En 2001, Ratzinger lo modificó, para atribuir al Vaticano competencia exclusiva en casos de abusos sexuales, es decir reforzar el secreto. Bergoglio protegió en forma persistente al sacerdote Julio César Grassi, condenado por la Suprema Corte de Justicia bonaerense, y encargó un análisis crítico del fallo al jurista Marcelo Sancinetti, dos tomos de mil páginas que sólo circularon en una edición privada con la que el Episcopado presionó a los jueces que debían entender en las apelaciones. Sancinetti llega a comparar la condena a Grassi con los procesos por brujería de la Edad Media, lo cual es imaginable que haya provocado sonrisas incómodas entre los comitentes de la obra.
“Rogelio Livieres es la oveja blanca de una familia morocha”, ironiza alguien que trató con todos sus integrantes. “El padre del obispo, Carlos Livieres Banks luchó toda su vida contra la dictadura de Stroessner, estuvo prisionero durante años hasta que logró escaparse.” Es una ironía de la historia que el hijo del perseguido sea el obispo de la ciudad que hasta la muerte del dictador se llamó “Presidente Stroessner”. Por la actividad política del padre, la familia se exilió en Corrientes, donde nacieron todos los hijos. “Dos hermanos del obispo, Jorge Alberto y Carlos Lorenzo Livieres, murieron combatiendo a la dictadura argentina. El menor, Benjamín, fundó el Partido de los Trabajadores en Paraguay”, dice el conocido de la familia. En cambio, Rogelio se ordenó en 1978 y fue el primer numerario del Opus Dei en Paraguay. Su tío Jorge Adolfo Livieres Banks también fue obispo, en la diócesis de Encarnación, de la que debió retirarse en 2003 ante acusaciones de abusos sexuales, que nunca admitió. Rogelio fue designado obispo de Ciudad del Este la semana en que se cumplió un año del retiro del tío. Fue uno de los opositores más vocales a la candidatura presidencial de su ex colega Fernando Lugo.

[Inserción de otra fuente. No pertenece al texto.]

What follows belongs to an exercise in optimizing a design on an open flow for small area and a short achievable clock period; a production flow would make more cautious choices.
For this run, only the layout was checked, not whether the RTL still works.

===== design.v =====
module ama_riscv_icache_resp #(
    parameter int unsigned SETS       = 16,
    parameter int unsigned LINE_WORDS = 4
) (
    input  logic                       clk,
    input  logic                       rst,
    input  logic                       imem_req_valid_i,
    output logic                       imem_req_ready_o,
    input  logic [31:0]                imem_req_data_i,
    output logic                       imem_rsp_valid_o,
    input  logic                       imem_rsp_ready_i,
    output logic [31:0]                imem_rsp_data_o,
    output logic                       mem_req_valid_o,
    input  logic                       mem_req_ready_i,
    output logic [31:0]                mem_req_data_o,
    input  logic                       mem_rsp_valid_i,
    output logic                       mem_rsp_ready_o,
    input  logic [32*LINE_WORDS-1:0]   mem_rsp_data_i,
    input  logic                       inv_all_i,
    output logic [31:0]                hit_cnt_o,
    output logic [31:0]                miss_cnt_o
);
    localparam int unsigned OFF_W  = $clog2(LINE_WORDS);
    localparam int unsigned IDX_W  = $clog2(SETS);
    localparam int unsigned TAG_W  = 32 - 2 - OFF_W - IDX_W;
    localparam int unsigned LINE_W = 32 * LINE_WORDS;
    logic               mreq_valid_q, mrsp_ready_q, refill_q, inv_pend_q;
    logic               rsp_valid_q;
    logic               acc_st_q;       
    logic               acc_free_q;     
    logic [SETS-1:0]    valid_q;
    logic [31:0]        hit_cnt_q, miss_cnt_q;
    logic [TAG_W-1:0]   addr_tag_q;
    logic [IDX_W-1:0]   addr_idx_q;
    logic [OFF_W-1:0]   addr_off_q;
    logic [31:0]        rsp_data_q;
    logic [TAG_W-1:0]   tag_q  [SETS];
    logic [TAG_W-1:0]   req_tag;
    logic [IDX_W-1:0]   req_idx;
    logic [OFF_W-1:0]   req_off;
    logic               unused_byte_off;
    assign req_tag         = imem_req_data_i[31 -: TAG_W];
    assign req_idx         = imem_req_data_i[2+OFF_W +: IDX_W];
    assign req_off         = imem_req_data_i[2 +: OFF_W];
    assign unused_byte_off = ^imem_req_data_i[1:0];
    logic req_ready, req_acc, lookup_hit, acc_hit, acc_miss;
    logic mreq_fire, mrsp_fire, rsp_hold;
    assign req_ready  = acc_free_q | (acc_st_q & imem_rsp_ready_i);
    assign req_acc    = imem_req_valid_i & req_ready;
    assign acc_hit    = req_acc & lookup_hit;
    assign acc_miss   = req_acc & ~lookup_hit;
    assign mreq_fire  = mreq_valid_q & mem_req_ready_i;
    assign mrsp_fire  = mrsp_ready_q & mem_rsp_valid_i;
    assign rsp_hold   = rsp_valid_q & ~imem_rsp_ready_i;
    localparam int unsigned RINGS = (SETS - 1) / 3;
    logic [LINE_W-1:0]  ring_q [RINGS][3];
    logic [LINE_W-1:0]  last_q;             
    logic [LINE_W-1:0]  stg_data_q;
    logic [IDX_W-1:0]   stg_idx_q;
    logic               stg_pend_q;
    logic [2:0]         ph_q;               
    logic [SETS-1:0]       idx_oh, stg_oh;
    logic [LINE_WORDS-1:0] off_oh;
    logic [2:0]            sel    [RINGS];
    logic [RINGS-1:0]      commit;
    logic                  bypass;
    logic [31:0]           lookup_word, ring_word, stg_word, refill_word;
    always_comb begin
        for (int i = 0; i < int'(SETS); i++) begin
            idx_oh[i] = (req_idx == IDX_W'(i));
            stg_oh[i] = (stg_idx_q == IDX_W'(i));
        end
        for (int w = 0; w < int'(LINE_WORDS); w++)
            off_oh[w] = (req_off == OFF_W'(w));
        for (int g = 0; g < int'(RINGS); g++) begin
            commit[g] = 1'b0;
            for (int k = 0; k < 3; k++) begin
                sel[g][k] = 1'b0;
                for (int j = 0; j < 3; j++)
                    sel[g][k] = sel[g][k] | (idx_oh[3*g+j] & ph_q[(k-j+3)%3]);
            end
            for (int j = 0; j < 3; j++)
                commit[g] = commit[g] | (stg_oh[3*g+j] & ph_q[(2-j+3)%3]);
            commit[g] = commit[g] & stg_pend_q;
        end
        bypass = stg_pend_q && (stg_idx_q == req_idx);
        ring_word = '0;
        stg_word  = '0;
        for (int w = 0; w < int'(LINE_WORDS); w++) begin
            for (int g = 0; g < int'(RINGS); g++)
                for (int k = 0; k < 3; k++)
                    ring_word = ring_word |
                        ({32{sel[g][k] & off_oh[w]}} & ring_q[g][k][w*32 +: 32]);
            ring_word = ring_word |
                ({32{idx_oh[SETS-1] & off_oh[w]}} & last_q[w*32 +: 32]);
            stg_word = stg_word | ({32{off_oh[w]}} & stg_data_q[w*32 +: 32]);
        end
        lookup_word = bypass ? stg_word : ring_word;
        refill_word = mem_rsp_data_i[addr_off_q*32 +: 32];
    end
    logic [SETS-1:0] set_eq;
    always_comb begin
        for (int i = 0; i < int'(SETS); i++)
            set_eq[i] = valid_q[i] && (tag_q[i] == req_tag);
        lookup_hit = |(set_eq & idx_oh);
    end
    logic mreq_valid_d, mrsp_ready_d, refill_d, rsp_valid_d, acc_st_d;
    logic inv_clear;
    assign mreq_valid_d = acc_miss | (mreq_valid_q & ~mem_req_ready_i);
    assign mrsp_ready_d = mreq_fire | (mrsp_ready_q & ~mem_rsp_valid_i);
    assign refill_d     = mrsp_fire;
    assign rsp_valid_d  = acc_hit | mrsp_fire | (rsp_hold & ~acc_miss);
    assign acc_st_d     = ~(mreq_valid_d | mrsp_ready_d);
    assign inv_clear    = acc_st_q & (inv_all_i | (refill_q & inv_pend_q));
    always_ff @(posedge clk or posedge rst) begin
        if (rst) begin
            mreq_valid_q <= 1'b0;
            mrsp_ready_q <= 1'b0;
            refill_q     <= 1'b0;
            inv_pend_q   <= 1'b0;
            rsp_valid_q  <= 1'b0;
            acc_st_q     <= 1'b1;
            acc_free_q   <= 1'b1;
            valid_q      <= '0;
            hit_cnt_q    <= '0;
            miss_cnt_q   <= '0;
        end else begin
            mreq_valid_q <= mreq_valid_d;
            mrsp_ready_q <= mrsp_ready_d;
            refill_q     <= refill_d;
            inv_pend_q   <= ~refill_q & (inv_pend_q | (~acc_st_q & inv_all_i));
            rsp_valid_q  <= rsp_valid_d;
            acc_st_q     <= acc_st_d;
            acc_free_q   <= acc_st_d & ~rsp_valid_d;
            for (int i = 0; i < int'(SETS); i++) begin
                if (inv_clear)
                    valid_q[i] <= 1'b0;
                else if (mrsp_fire && addr_idx_q == IDX_W'(i))
                    valid_q[i] <= 1'b1;
            end
            if (acc_hit)
                hit_cnt_q <= hit_cnt_q + 32'd1;
            if (acc_miss)
                miss_cnt_q <= miss_cnt_q + 32'd1;
        end
    end
    always_ff @(posedge clk) begin
        if (acc_st_q) begin
            addr_tag_q <= req_tag;
            addr_idx_q <= req_idx;
            addr_off_q <= req_off;
        end
    end
    always_ff @(posedge clk) begin
        if (!rsp_hold)
            rsp_data_q <= mrsp_ready_q ? refill_word : lookup_word;
    end
    always_ff @(posedge clk or posedge rst) begin
        if (rst) begin
            stg_pend_q <= 1'b0;
            ph_q       <= 3'b001;
        end else begin
            stg_pend_q <= (mrsp_fire && addr_idx_q != IDX_W'(SETS-1)) ||
                          (stg_pend_q && !(|commit));
            ph_q       <= {ph_q[1:0], ph_q[2]};
        end
    end
    always_ff @(posedge clk) begin
        if (mrsp_ready_q) begin
            stg_data_q <= mem_rsp_data_i;
            stg_idx_q  <= addr_idx_q;
        end
        if (mrsp_ready_q && addr_idx_q == IDX_W'(SETS-1))
            last_q <= mem_rsp_data_i;
        for (int g = 0; g < int'(RINGS); g++) begin
            ring_q[g][0] <= commit[g] ? stg_data_q : ring_q[g][2];
            ring_q[g][1] <= ring_q[g][0];
            ring_q[g][2] <= ring_q[g][1];
        end
    end
    always_ff @(posedge clk) begin
        for (int i = 0; i < int'(SETS); i++)
            if (mrsp_ready_q && addr_idx_q == IDX_W'(i))
                tag_q[i] <= addr_tag_q;
    end
    assign imem_req_ready_o = req_ready;
    assign imem_rsp_valid_o = rsp_valid_q;
    assign imem_rsp_data_o  = rsp_data_q;
    assign mem_req_valid_o  = mreq_valid_q;
    assign mem_req_data_o   = {addr_tag_q, addr_idx_q, (OFF_W+2)'(0)};
    assign mem_rsp_ready_o  = mrsp_ready_q;
    assign hit_cnt_o        = hit_cnt_q;
    assign miss_cnt_o       = miss_cnt_q;
endmodule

Su hermano Jorge Alberto murió a los 23 años, en el ataque montonero al Regimiento de Infantería de Monte de Formosa, en octubre de 1975. Era militante de la Juventud Universitaria Peronista (JUP) en Corrientes, donde vivía con su mujer y un bebé de meses. Por decisión del juez Leandro Costas, que intervino en la causa por el fallido copamiento del regimiento, sus restos no fueron devueltos al hermano entonces seminarista que los buscó junto con su madre, sino enterrados en una fosa común en el Cementerio Norte de Formosa. El otro hermano, Carlos Lorenzo, fue asesinado a los 27 años por fuerzas del Area de Seguridad 612. El 18 de febrero de 1976 en el barrio Candiotti Norte de Santa Fe, durante una cita nacional de Montoneros, intentaron secuestrarlo. Livieres se resistió, fue baleado por la espalda y conducido al hospital Cullen. La Comisión paraguaya por la Verdad y la Justicia le asignó un legajo como víctima de desaparición forzosa, ya que su rastro se perdió en el hospital. También tenía una hija. Livieres no es el único obispo del Opus Dei que tiene familiares asesinados o detenidos-desaparecidos. Lo mismo ocurre con el diocesano de San Juan, Alfonso Delgado. Uno de sus ocho hermanos, Peter Delgado, quien provenía de la militancia socialcristiana y guardaba el archivo montonero de Rosario fue detenido-desaparecido en julio de 1976. “En mi familia, desde un primer momento decidimos perdonar. Nos hizo mucho bien.” Los compañeros de militancia dicen que el entonces sacerdote no hizo ninguna gestión para encontrar a su hermano, pero él lo niega. Por entonces el Episcopado no veía una sociedad enferma de violencia sino “un gran renacer de la Nación” fundada “en Dios”, y exhortaba a trabajar “en la restauración del ser nacional”, para lo cual habría que “pagar una cuota de sacrificio”, según dijo su presidente en abril, celebrando el golpe del 24 de marzo.